Beltre is universally regarded as an elite defensive player, both by scouts and statistical measures. Rays manager Joe Madden said recently that Beltre is the best defender at third base he has ever seen.
“I work hard and take pride in my defense,” said the two-time Gold Glove winner, who did note he’d also like to be recognized for his offensive skills. “It’s part of my game, and I’m proud of every part of my game.”
Epstein said that Beltre’s otherworldly glove a significant part of his appeal, but not the sole reason the Red Sox — who have emphasized run prevention this offseason — pursued him.
“I think Adrian’s reputation is that of one of the best defenders in the game, period, not just as a third baseman,” Epstein said. “He’s got all the attributes you look for in a third baseman. He has quickness, great hands, a great arm and a very quick release. His signature play is coming in on balls, something he does maybe as well as anyone who’s ever played the game.
“He’s a weapon defensively and I’m looking forward to him helping our run prevention,” Epstein added. “But as Adrian said, he’s not just a defender. He’s got the ability to be a very well-rounded player as well as a leader on the team, and I’m looking forward to having him help our club win in all phases of the game.”

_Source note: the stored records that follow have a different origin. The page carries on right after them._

[src/hw/dcar_pkg.sv]
// Constants and types shared by the channel address and count register set.
// Assumes one controller clock and an active-low asynchronous reset.
//
// Notes on behaviour
// RL1: Every channel keeps a 16-bit current address.
// RL2: Software clears byte pointer before 16-bit programming.
// RL3: First byte is bits 7-0, second 15-8.
// RL4: Offset 0x00 write sets base and current address.
// RL5: Address steps by one per transfer, mode-directed.
// RL6: Autoinitialize reloads current address from base.
// RL7: Base address is write-only, never read back.
// RL8: Scatter/gather puts reserve buffer into base address.
// RL9: Software programs wide channels with halved addresses.
// RL10: Current count holds length minus one, decrements.
// RL11: Terminal count when count wraps 0x0000 to 0xFFFF.
// RL12: Autoinitialize reloads current count from base count.
// RL13: Offset 0x01 write sets base and current count.
// RL14: Scatter/gather count holds remaining buffer bytes.
// RL15: Channels one to three count bytes.
// RL16: Channels five to seven count 16-bit words.
// RL17: Wide channels take autoinitialize from second controller.
// RL18: Scatter/gather address carry steps the low page.
// RL19: Wide channels output address shifted left, bit0 low.
// RL20: Byte pointer toggles on every byte access.

package dcar_pkg;

    localparam int CH_NUM = 8;
    localparam int CH_W = 3;
    localparam int REG_W = 16;
    localparam int BYTE_W = 8;

    // Register offsets within a channel.
    localparam logic OFF_ADDR = 1'h0;
    localparam logic OFF_COUNT = 1'h1;

    // Base memory word layout: count in the high half, address low.
    localparam int BASE_W = 2 * REG_W;
    localparam int BASE_CNT_LSB = REG_W;
    localparam logic [3:0] LANE_ADDR_LO = 4'h1;
    localparam logic [3:0] LANE_ADDR_HI = 4'h2;
    localparam logic [3:0] LANE_CNT_LO = 4'h4;
    localparam logic [3:0] LANE_CNT_HI = 4'h8;
    localparam logic [3:0] LANE_ALL = 4'hF;

    localparam logic [REG_W-1:0] REG_RESET = 16'h0000;
    localparam logic [BASE_W-1:0] BASE_RESET = 32'h0000_0000;
    localparam logic [BYTE_W-1:0] BYTE_RESET = 8'h00;
    localparam logic [REG_W-1:0] CNT_LAST = 16'h0000;
    localparam logic [REG_W-1:0] ADDR_TOP = 16'hFFFF;
    localparam logic [REG_W-1:0] ADDR_BOTTOM = 16'h0000;
    localparam logic [REG_W-1:0] STEP_ONE = 16'h0001;

    // First channel that moves 16-bit words.
    localparam logic [CH_W-1:0] FIRST_WIDE_CH = 3'h5;

    typedef enum logic {
        BP_LOW = 1'b0,
        BP_HIGH = 1'b1
    } dcar_bp_t;

endpackage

Beltre, a .270 lifetime hitter with 250 home runs in 12 seasons — he debuted at age 19 with the Dodgers in 1998 — said he is looking forward to playing at Fenway after spending the past five years playing his home games at Safeco Field, where long drives to left field often find their way into an outfielder’s mitt.
“I really love Fenway, and I think some flyb alls that I hit in Safeco might be a double here, it’s a little more forgiving,” said the righthanded-hitting Beltre, who as a visitor actually hasn’t had much success at Fenway, batting .208 with six home runs in 176 plate appearances.
Boras, who said during the Winter Meetings that Beltre compared favorably in terms of value to Jason Bay, the former Red Sox slugger who signed a four-year, $66 million deal with the Mets, suggested he had no problem with his client accepting what is essentially a one-year deal.
“You don’t often see clubs offering three-year deals to players coming off an injury season,” said Scott Boras, who joined Beltre and Epstein on the dais. “But there were as many as four teams interested in [offering him] that, so it says a little about his skills.”
Boras lauded the Red Sox for recognizing Beltre’s value beyond the raw numbers.
“Boston has always had an understanding of who Adrian is as a player, and that’s something we’ve always agreed upon. We also felt that the metrics of the ballpark and where Adrian is at in his career . . . coming to the East Coast, it was a comfortable time for the Beltre family to do this, and there’s his desire to win. So it’s really something where Adrian has been very successful at a young age, economically he can afford to turn down guaranteed money to come here on a one-year situation.
“I think we’ve built a great stage here and there’s a chance for this rocket to take off.”